<file path="src/rtl/dmem_store_buffer.sv">
// MEM-stage store buffer: stores retire into a FIFO and drain to a handshaked memory; loads block.
// Optional macro DMEM_STBUF_FWD_EN forwards loads that hit a buffered store.
module dmem_store_buffer #(
   parameter int DEPTH = 4
) (
   input  logic                   clk,
   input  logic                   rst,
   input  logic                   mem_read,
   input  logic                   mem_write,
   input  logic [31:0]            data_adr,
   input  logic [31:0]            data_out,
   output logic [31:0]            data_in,
   output logic                   mem_stall,
   output logic                   mreq,
   output logic                   mwe,
   output logic [31:0]            maddr,
   output logic [31:0]            mwdata,
   input  logic [31:0]            mrdata,
   input  logic                   mack,
   output logic [1:0]             state,
   output logic [$clog2(DEPTH):0] count
);

   localparam int AW = $clog2(DEPTH);

   typedef enum logic [1:0] {
      IDLE  = 2'd0,
      LOAD  = 2'd1,
      DRAIN = 2'd2
   } state_t;

   state_t        st;
   logic [29:0]   adr_q [DEPTH];
   logic [31:0]   dat_q [DEPTH];
   logic [AW-1:0] head;
   logic [AW-1:0] tail;
   logic [AW:0]   cnt;

   logic          is_store;
   logic          is_load;
   logic          full;
   logic          empty;
   logic          push;
   logic          pop;
   logic          hit;
   logic [31:0]   hit_data;
   logic          load_go;
   logic          load_done;
   logic          unused_bits;

   assign state       = st;
   assign count       = cnt;
   assign unused_bits = ^data_adr[1:0];

   // A simultaneous read and write is handled as a write.
   assign is_store = mem_write;
   assign is_load  = mem_read & ~mem_write;
   assign full     = (cnt == (AW+1)'(DEPTH));
   assign empty    = (cnt == '0);
   assign push     = is_store & ~full;
   assign pop      = (st == DRAIN) & mack;

`ifdef DMEM_STBUF_FWD_EN
   logic [AW-1:0] idx;

   // Walk oldest to youngest so the last match wins.
   always_comb begin
      hit      = 1'b0;
      hit_data = '0;
      idx      = '0;
      for (int i = 0; i < DEPTH; i++) begin
         idx = head + AW'(i);
         if (is_load && ((AW+1)'(i) < cnt) && (adr_q[idx] == data_adr[31:2])) begin
            hit      = 1'b1;
            hit_data = dat_q[idx];
         end
      end
   end

   assign load_go = is_load & ~hit;
`else
   assign hit      = 1'b0;
   assign hit_data = '0;
   // Loads wait for the buffer to empty, which also gives draining priority.
   assign load_go  = is_load & empty;
`endif

   assign load_done = is_load & (st == LOAD) & mack;
   assign data_in   = load_done ? mrdata : (hit ? hit_data : 32'h0);
   assign mem_stall = (is_store & full) | (is_load & ~hit & ~load_done);

   always_ff @(posedge clk) begin
      if (push) begin
         adr_q[tail] <= data_adr[31:2];
         dat_q[tail] <= data_out;
      end
   end

   always_ff @(posedge clk or negedge rst) begin
      if (!rst) begin
         head <= '0;
         tail <= '0;
         cnt  <= '0;
      end else begin
         if (push) tail <= tail + 1'b1;
         if (pop)  head <= head + 1'b1;
         case ({push, pop})
            2'b10:   cnt <= cnt + 1'b1;
            2'b01:   cnt <= cnt - 1'b1;
            default: cnt <= cnt;
         endcase
      end
   end

   // Memory handshake: mreq/mwe/maddr/mwdata are held from issue until the cycle
   // mack is seen; mack is a one-cycle pulse and is ignored while IDLE.
   always_ff @(posedge clk or negedge rst) begin
      if (!rst) begin
         st     <= IDLE;
         mreq   <= 1'b0;
         mwe    <= 1'b0;
         maddr  <= '0;
         mwdata <= '0;
      end else begin
         case (st)
            IDLE: begin
               if (load_go) begin
                  st    <= LOAD;
                  mreq  <= 1'b1;
                  mwe   <= 1'b0;
                  maddr <= {data_adr[31:2], 2'b00};
               end else if (!empty) begin
                  st     <= DRAIN;
                  mreq   <= 1'b1;
                  mwe    <= 1'b1;
                  maddr  <= {adr_q[head], 2'b00};
                  mwdata <= dat_q[head];
               end
            end
            LOAD, DRAIN: begin
               if (mack) begin
                  st   <= IDLE;
                  mreq <= 1'b0;
                  mwe  <= 1'b0;
               end
            end
            default: begin
               st   <= IDLE;
               mreq <= 1'b0;
               mwe  <= 1'b0;
            end
         endcase
      end
   end

endmodule
</file>
<file path="config.mk">
export PLATFORM = sky130hd
export DESIGN_NAME = dmem_store_buffer
export DESIGN_NICKNAME = d
export VERILOG_FILES = /design/src/rtl/dmem_store_buffer.sv
export SDC_FILE = /design/constraint.sdc
export NUM_CORES = 1
export LEC_CHECK = 0
export BUFFER_PORTS_ARGS = -buffer_cell sky130_fd_sc_hd__buf_2
export CAP_MARGIN = 40
export CELL_PAD_IN_SITES_DETAIL_PLACEMENT = 0
export CELL_PAD_IN_SITES_GLOBAL_PLACEMENT = 1
export CORE_ASPECT_RATIO = 0.9
export CORE_MARGIN = 10
export CORE_UTILIZATION = 51
export DETAILED_ROUTE_END_ITERATION = 8
export GPL_TIMING_DRIVEN = 0
export HOLD_SLACK_MARGIN = 0.1
export PLACE_DENSITY_LB_ADDON = 0.1
export SLEW_MARGIN = 15
export SYNTH_ARGS = -nofsm -noshare
export SYNTH_HDL_FRONTEND = slang
export SYNTH_SLANG_ARGS = --single-unit
</file>
<file path="constraint.sdc">
create_clock -name clk -period 7.4 [get_ports clk]
set_clock_uncertainty 0.05 [all_clocks]
set_input_delay 0.37 -clock clk [delete_from_list [all_inputs] [get_ports clk]]
set_output_delay 0.37 -clock clk [all_outputs]
set_load 0.005 [all_outputs]
</file>
==> Yosys cells after proc, flatten, opt, wreduce, memory -nomap -nowiden <==
Memories as Yosys holds them, arrays and structs flattened. A register that Yosys moved wholly into a read port is not among the register bits.
Index checks and enable logic that the tools add are counted.
{ "word_totals": {"reg_bits": 43, "latchBits": 0, "ram_bits": 248, "rom_bits": 0, "in_bits": 101, "output_inout_bits": 104, "wordCells": 59, "mem_count": 2} }
{ "memory_table": {"columns": ["name", "words", "word_bits", "rd", "rd_clocked_by_memory_dff", "wr", "line_no", "rtl"], "rows": [
  ["dat_q", 4, 32, 1, 1, 1, "34", "logic [31:0] dat_q [DEPTH];"],
  ["adr_q", 4, 30, 1, 0, 1, "33", "logic [29:0] adr_q [DEPTH];"]
]} }
{ "op_classes": {"add_sub_neg": 4, "mul": 0, "n_div": 0, "n_lt_le_gt_ge": 0, "n_eq_ne": 8, "n_shift": 0, "mux": 16, "bitwise_logic": 14, "n_reduce_logical": 8} }
{ "op_table": {"columns": ["operator", "count"], "rows": [
  ["2-to-1 mux 32 bit", 3],
  ["bitwise AND 1 bit", 8],
  ["2-to-1 mux 1 bit", 6],
  ["2-to-1 mux 2 bit", 3],
  ["one-hot mux 3 bit (2 select lines)", 1],
  ["NOT 1 bit", 5],
  ["adder 2 x 1 -> 2 bit (second input constant)", 2],
  ["== test 2 x 1 -> 1 bit (second input constant)", 2],
  ["== test 2 bit (second input constant)", 2],
  ["one-hot mux 1 bit (2 select lines)", 2],
  ["one-hot mux 2 bit (2 select lines)", 1],
  ["AND reduction 2 bit", 2],
  ["adder 3 x 1 -> 3 bit (second input constant)", 1],
  ["== test 3 bit (second input constant)", 1],
  ["zero test 3 bit", 1],
  ["!= test 3 bit (second input constant)", 1],
  ["AND reduction 3 bit", 1],
  ["subtractor 3 x 1 -> 3 bit (second input constant)", 1],
  ["zero test 2 bit", 1],
  ["!= test 2 x 1 -> 1 bit (second input constant)", 1],
  ["!= test 2 bit (second input constant)", 1],
  ["nonzero test 2 bit", 1],
  ["OR reduction 2 bit", 1],
  ["zero test 1 bit", 1],
  ["OR 1 bit", 1]
]} }

==> Logic depth before layout (Yosys ltp) <==
Gate-level depths: netlist of the first run.
{ "logic_depth": {"word_depth": 7, "depth_mapped": 9, "ltp_nobuf": 9} }

==> Worst setup path after synthesis of the first run <==
No wires, ideal clock.
{ "synth_timing": {"path_type": "reg2reg", "startpoint": "register cnt[0] (netlist: count[0])", "endpoint": "memory adr_q[0][0] (enable)", "setup_ps": 426, "arrival_time_ps": 2416, "slack_ps": 4507, "stages_incl_launch_ff": 4, "n_path_buf": 0, "path_cell_list": "dfrtp_1 > inv_1 > a31oi_2 > and2_1"} }
{ "synth_between": {"elab_chain_len": 5} }
{ "synth_lines": {"columns": ["element", "line_no", "rtl"], "rows": [
  ["start: declaration", "37", "logic [AW:0] cnt;"],
  ["start signal: assignment", "108", "2'b10: cnt <= cnt + 1'b1;"],
  ["start signal: assignment", "109", "2'b01: cnt <= cnt - 1'b1;"],
  ["start signal: assignment", "110", "default: cnt <= cnt;"],
  ["== test 3 bit", "58", "assign full = (cnt == (AW+1)'(DEPTH));"],
  ["NOT 1 bit", "60", "assign push = is_store & ~full;"],
  ["bitwise AND 1 bit", "60", null],
  ["2-to-1 mux 1 bit", "93", "if (push) begin"],
  ["2-to-1 mux 1 bit (implied by the code)", "94", "adr_q[tail] <= data_adr[31:2];"],
  ["end: declaration", "33", null]
]} }
Every way passes these cells.

==> results.md, run 1 <==
* Status: finished clean
* Global placement routability congestion at 0.720
* FP Rows at 54
* Synth async-reset ratio at 22.5%
* Pins Over Slew Limit at 0
* Max_slew headroom at 52.4%
* CTS root buffer: clkbuf_16
* Maxcap violations at 0
* CTS sink cnt at 320
* Layout Nets at 1,074
* Flops & latches, synth at 320
* Synth Area in Simple Gates at 4.74%
* Area delta synth->final at 25.1%
* Largest net degree at the start of global routing at 42
* Gr usage total at 18.3%
* Crit. End Element: output pin
* Minimum clock period at 2.87 ns
* Post-synth EDFFs at 248
* Setup tns final at 0 ns
* Via density at 5.39
* Period utilisation layout at 38.8%
* Worst Path Arrival at 2.45 ns
* Core area at 24,200 um^2
* PwrDens at 395 nW/um^2
* Primary FF master, synth: edfxtp_1
* Dpl hpwl at 18,000 um
* RSZ-0062 raised after global routing: no
* CP startpoint kind: flop
* R2R cell count at 4
* Final Setup Violations at 0
* I/O Buffers at 200
* Yosys Warn Count at 0
* Vias in the first global route at 7,786
* Critical Setup Path Class: reg2out
* Routed via count at 6,980
* Synth Instances at 662
* Skew-Pair Late Insertion Delay at 0.55 ns
* Setup crit end: data_in[8]
* Die area at 31,200 um^2
* Hold Crit Class: in2reg
* H-tree depth at 1
* Initial Util at 51.8%
* Main combinational cell family by area after synthesis: multiplexers
* Worst setup startpoint: mwe$_DFFE_PN0P_
* Max Freq at 348 MHz
* CP required at 6.98 ns
* R2r endpoint: dat_q[1][30]$_DFFE_PP_
* Least-Margin Pin Slew at 0.714 ns
* Lkg Pwr at 5.99 nW
* Multi-input logic area at 2870 um^2
* CTS tree: done
* Slowest stage delay, CP at 0.46 ns
* Iter 0 DRT Violations at 442
* Num ports at 205
* Seq/Total Area, Yosys at 73.8%
* First-pass GRT wire length at 44,400 um
* Detailed-route DRC error count at 0
* Die Width at 185 um
* Crit Path Max Fanout at 10
* Final cell count without fillers at 1,296
* DRT Pass-1 Iters at 4
* Internal reg-to-reg setup slack at 5.05 ns
* CTS resizes at 0
* Clock buffer depth at 3
* Share of cells above drive strength 1 at 39.3%
* Max stage delay cell, worst path: dfrtp_1
* VDD IR max at 0.191 mV
* XOR/XNOR share of the synthesized area at 0.419%
* Overall power at 6.19 mW
* Final Routed Wirelength at 28,200 um
* Netlist Area Pre-Place at 12,500 um^2
* Avg Cell Area, Syn at 18.9 um^2
* Area fraction in compound gates after synthesis at 2.52%
* Yosys cell types at 33
* Detail Route Antenna Nets at 0
* Num CTS Buffers at 31
* Multiplexer share of the synthesized area at 14.1%
* Cells after DPL at 1,176
* Synth Area in Adders at 0.959%
* Die Ht at 169 um
* CP Cell Sequence: inv_1 -> ha_1 -> nand2_1 -> nor2_1 -> clkbuf_1 -> and2_1 -> buf_2
* Initial antenna violation count at 2
* Final Hold Vio Count at 0
* Clock slew at reported path FFs at 0.06 ns
* Hold depth at 4
* Total grt overflow at 0
* FF/Latch Area at 9250 um^2
* WL per Instance at 21.8 um
* Fillers at 1,737
* FF-to-FF Start: count[0]$_DFFE_PN0P_
* Antenna fix cells at 0
-- cell usage after synthesis (2+ instances only) --
| cell type | count | share of area (%) |
|---|---|---|
| nand2_1 | 3 | 0.090 |
| buf_2 | 12 | 0.48 |
| mux2_2 | 33 | 3.0 |
| xor2_1 | 3 | 0.21 |
| nor2_1 | 34 | 1.0 |
| xnor2_1 | 3 | 0.21 |
| a21oi_1 | 4 | 0.16 |
| edfxtp_1 | 248 | 59 |
| nor4_1 | 30 | 1.5 |
| nand2b_1 | 2 | 0.10 |
| nor2b_1 | 2 | 0.10 |
| and2_1 | 37 | 1.8 |
| buf_6 | 13 | 1.2 |
| a211oi_1 | 30 | 1.8 |
| mux4_2 | 61 | 11 |
| inv_1 | 40 | 1.2 |
| ha_1 | 8 | 0.80 |
| clkbuf_1 | 11 | 0.33 |
| buf_4 | 3 | 0.18 |
| dfrtp_1 | 72 | 14 |
-- per-stage QoR --
| step | instance area [um^2] | util (%) | hold slack, ns | worst slack (ns) |
|---|---|---|---|---|
| detailed placement | 14000 | 58.0 | 0.340 | 5.01 |
| finish | 15700 | 64.8 | 0.164 | 4.53 |
| CTS | 15700 | 64.8 | 0.132 | 4.48 |
| global placement | 13900 | 57.6 | 0.432 | 3.04 |
| global route | 15700 | 64.8 | 0.172 | 4.37 |
| floorplan | 12500 | - | 0.0244 | 4.51 |
-- report_power, final --
part / internal (mW) / switching (mW)
sequential: 2.46 / 0.178
combinational: 0.981 / 1.05
clock: 0.861 / 0.662
total: 4.30 / 1.89
-- final cells by class --
cell class	instances	share of cell area (%)
buffer	40	1.75
clock buffer	34	5.15
clock inverter	23	1.24
inverter	40	0.958
multi-input combinational	263	18.3
sequential	320	59.0
tap	308	2.46
timing repair buffer	268	11.1
-- per-layer routing --
metal / GRT usage, % / wire [um]
met1: 23.6 / 11600
met3: 3.81 / 1590
met4: 4.48 / 524
met2: 31.0 / 14500
met5: 0 / 26
-- sequential cells by signal, indices dropped and copies added, names as in the netlist --
register  flops
dat_q       128
adr_q       120
mwdata       32
maddr        30
count         3
head          2
tail          2
mreq          1
mwe           1
state         1
-- worst min-delay path by stage --
| stage | from | endpoint |
|---|---|---|
| 4_1_cts | mem_write | state[0]$_DFFE_PN0P_ |
| 3_3_place_gp | mwdata[15]$_DFFE_PN0P_ | mwdata[15]$_DFFE_PN0P_ |
| 2_1_floorplan | rst | count[0]$_DFFE_PN0P_ |
| 3_5_place_dp | rst | mwdata[13]$_DFFE_PN0P_ |
| 5_1_grt | mack | mwe$_DFFE_PN0P_ |
| 6_report | mem_write | state[0]$_DFFE_PN0P_ |
-- layout by cell type (no fill, tap or decap), types with 3 or more instances in the layout --
| cell type | netlist | routed |
|---|---|---|
| edfxtp_1 | 248 | 248 |
| buf_2 | 12 | 211 |
| dfrtp_1 | 72 | 72 |
| dlygate4sd3_1 | 0 | 63 |
| mux4_2 | 61 | 61 |
| inv_1 | 40 | 40 |
| nor2_1 | 34 | 34 |
| and2_1 | 37 | 33 |
| mux2_2 | 33 | 33 |
| clkbuf_16 | 0 | 31 |
| nor4_1 | 30 | 30 |
| a211oi_1 | 30 | 30 |
| buf_6 | 13 | 13 |
| clkbuf_1 | 11 | 12 |
| clkinv_2 | 0 | 9 |
| ha_1 | 8 | 8 |
| clkinvlp_4 | 0 | 5 |
| and2_4 | 0 | 4 |
| a21oi_1 | 4 | 4 |
| buf_4 | 3 | 4 |
| clkinv_4 | 0 | 4 |
| buf_12 | 0 | 4 |
| nand2_1 | 3 | 3 |
| xor2_1 | 3 | 3 |
| xnor2_1 | 3 | 3 |
-- kinds of logic (layout without fill, tap and decap cells) --
family / count (synthesis) / in the layout
AO/OA/AOI/OAI: 41 / 41
XOR/XNOR: 6 / 6
adder cells (fa/ha/maj): 9 / 9
buffers and inverters: 80 / 405
flip-flops: 320 / 320
multiplexers: 95 / 95
other: 1 / 2
AND/OR/NAND/NOR: 110 / 110
-- repair_timing --
| action | CTS | global route |
|---|---|---|
| setup buffers | 0 | 0 |
| hold endpoints to repair | 279 | 0 |
| hold buffers | 63 | 0 |
-- worst max-delay path: cells and delay by family (launching register included) --
kind          cells  cell delay [ns]
simple gates      3             0.70
flops             1             0.46
buf+inv           3             0.59
fa+ha+maj         1             0.16
Power figures use the tool's default switching activity.
==> run 2: changes to the inputs <==
--- a/config.mk
+++ b/config.mk
@@ -5,13 +5,14 @@
 export SDC_FILE = /design/constraint.sdc
 export NUM_CORES = 1
 export LEC_CHECK = 0
+export ABC_AREA = 1
 export BUFFER_PORTS_ARGS = -buffer_cell sky130_fd_sc_hd__buf_2
 export CAP_MARGIN = 40
 export CELL_PAD_IN_SITES_DETAIL_PLACEMENT = 0
 export CELL_PAD_IN_SITES_GLOBAL_PLACEMENT = 1
 export CORE_ASPECT_RATIO = 0.9
 export CORE_MARGIN = 10
-export CORE_UTILIZATION = 51
+export CORE_UTILIZATION = 45
 export DETAILED_ROUTE_END_ITERATION = 8
 export GPL_TIMING_DRIVEN = 0
 export HOLD_SLACK_MARGIN = 0.1
==> constraint.sdc (replaced) <==
create_clock -name clk -period 3 [get_ports clk]
set_clock_uncertainty 0.05 [all_clocks]
set_input_delay 0.15 -clock clk [delete_from_list [all_inputs] [get_ports clk]]
set_output_delay 0.15 -clock clk [all_outputs]
set_load 0.005 [all_outputs]
==> results.md, run 2 <==
* Ranking of synthesized cells by area: edfxtp_1 56%, dfrtp_1 14%, nand2_1 11%, inv_1 4.1%, nand3_1 3.5%
* Via density at 4.78
* Clock buffer depth at 3
* PwrDens at 994 nW/um^2
* CP required at 2.80 ns
* Iter 0 DRT Violations at 636
* Period utilisation layout at 82.3%
* XOR/XNOR share of the synthesized area at 0.264%
* Maxcap violations at 0
* Detail Route Antenna Nets at 0
* Most frequent cells in the layout: 383 x nand2_1, 248 x edfxtp_1, 235 x buf_2, 144 x inv_1, 101 x nor2_1
* WL per Instance at 17.5 um
* Yosys cell types at 25
* Combinational cell fraction of total power at 36.1%
* Total length of routed met3 wires at 1980 um
* Pre-CTS setup slack at 0.626 ns
* Global placement routability congestion at 0.735
* Internal reg-to-reg setup slack at 0.60 ns
* Fillers at 2,483
* FF-to-FF Start: count[1]$_DFFE_PN0P_
* H-tree depth at 2
* Initial Util at 45.8%
* Minimum clock period at 2.47 ns
* Flops & latches, synth at 320
* Slowest stage delay, CP at 0.46 ns
* Switching portion of total power at 35.4%
* Hold Crit Class: in2async
* Detailed-route DRC error count at 0
* I/O Buffers at 200
* Area leader, netlist: edfxtp_1
* Die Width at 201 um
* CTS sink cnt at 320
* Internal power at 10.9 mW
* Most flops, register: dat_q
* Core Util, Final at 58.6%
* CTS root buffer: clkbuf_16
* R2R cell count at 9
* Worst setup startpoint: mwe$_DFFE_PN0P_
* Max stage delay cell, worst path: dfrtp_1
* Area delta synth->final at 28.0%
* Primary FF master, synth: edfxtp_1
* Top Registers: dat_q (128), adr_q (120), mwdata (32)
* Synth Area in Adders at 0.904%
* Largest net degree at the start of global routing at 48
* CP startpoint kind: flop
* Pins Over Slew Limit at 0
* Synth async-reset ratio at 22.5%
* DRT Pass-1 Iters at 5
* Area fraction in compound gates after synthesis at 4.52%
* Skew-Pair Late Insertion Delay at 0.52 ns
* Gr usage total at 18.7%
* CTS resizes at 0
* Crit path depth at 8
* Die Ht at 183 um
* Status: finished clean
* RSZ-0062 raised after global routing: no
* CTS tree: done
* Commonest non-fill, non-tap cell in the layout: nand2_1
* Num CTS Buffers at 36
* Flop pwr share at 38.0%
* Met1 WL at 16,000 um
* Final Setup Violations at 0
* Max Freq at 405 MHz
* Die area at 36,800 um^2
* Sw power at 5.98 mW
* WP buf/inv at 4
* Synth Area in Simple Gates at 17.4%
* Post-CTS Setup Bufs at 0
* Max_slew headroom at 54.5%
* Seq/Total Area, Yosys at 69.6%
* Post-synth EDFFs at 248
* Multiplexer share of the synthesized area at 0%
* First-pass GRT wire length at 54,200 um
* Share of the synthesized area in the top cell type at 56.0%
* Part of the power in the clock network at 25.9%
* VDD IR max at 0.592 mV
* Least-Margin Pin Slew at 0.681 ns
* Delay-heaviest family, CP: buffers and inverters
* Met2 routed WL at 15,900 um
* Clock slew at reported path FFs at 0.06 ns
* Final Routed Wirelength at 34,500 um
* Yosys Warn Count at 0
* Layout Nets at 1,660
* FP Rows at 59
* Routed via count at 9,436
* Avg Cell Area, Syn at 10.8 um^2
* Max reg flops at 128
* Main combinational cell family by area after synthesis: simple AND/OR/NAND/NOR gates
* Vias in the first global route at 9,522
* Top routing layer in use: met4
* Final Hold Vio Count at 0
* R2r endpoint: count[2]$_DFFE_PN0P_
* CP Cell Sequence: inv_1 -> ha_1 -> nand2_1 -> nor2_1 -> inv_1 -> buf_2 -> nor2_1 -> buf_2
* Dpl hpwl at 23,000 um
* Synth cell count leaders: 383 x nand2_1, 248 x edfxtp_1, 144 x inv_1
* Crit. End Element: output pin
* Lkg Pwr at 7.62 nW
* Netlist Area Pre-Place at 13,300 um^2
* Most numerous cell in the Yosys netlist: nand2_1
* Critical Setup Path Class: reg2out
* Num ports at 205
* Initial antenna violation count at 1
* Crit Path Max Fanout at 10
* Core area at 29,000 um^2
* Synth Instances at 1,233
* Crit path setup slack, layout at 0.532 ns
* Total grt overflow at 0
* Worst Path Arrival at 2.27 ns
* Share of cells above drive strength 1 at 20.9%
[run 2: cell types whose count changed after synthesis, sizes merged, moves of 32 or more]
cell / previous run / this run
and2: 37 / 0
nor2: 34 / 107
o211ai: 0 / 32
nand3: 0 / 92
inv: 40 / 146
mux2: 33 / 0
nand2: 3 / 383
mux4: 62 / 0
o21ai: 2 / 67
[run 2: metrics by stage]
step	instances	setup TNS (ns)	area [um^2]	hold slack [ns]	power (mW)
2_1_floorplan	1234	-216.21	13300	-0.196	10.2
3_3_place_gp	1830	-815.90	14800	0.314	12.4
3_5_place_dp	1843	0	15200	0.0660	12.7
4_1_cts	1972	0	17000	0.101	17.2
5_1_grt	1972	0	17000	0.123	18.1
6_report	1973	0	17000	0.105	16.9
[run 2: routing by layer]
metal  vias to the layer above  global-route usage (%)
li1                       4669                       -
met1                      4481                    25.2
met5                         -                       0
met2                       239                    30.1
met3                        47                    3.79
met4                         0                    5.21
[run 2: cell families (layout without fill, tap and decap cells)]
logic type | after synthesis | after routing
other cells | 1 | 3
flops | 320 | 320
buf+inv | 213 | 555
simple gates | 583 | 583
fa+ha+maj | 9 | 9
compound gates | 103 | 103
xor+xnor | 4 | 4
[run 2: how the worst max path moves through the flow]
stage | endpoint | slack [ns]
after floorplan | adr_q[0][0]$_DFFE_PP_ | -0.87
after global placement | adr_q[3][16]$_DFFE_PP_ | -3.41
after detailed placement | adr_q[1][4]$_DFFE_PP_ | 0.63
after CTS | data_in[14] | 0.48
after global routing | data_in[14] | 0.37
final | data_in[14] | 0.53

================

* [YOUR ASSIGNMENT]:
In the records above, locate each line with the word "utilisation". Copy all such lines.

* [WRITTEN REPLY]:
* Period utilisation layout at 38.8%
* Period utilisation layout at 82.3%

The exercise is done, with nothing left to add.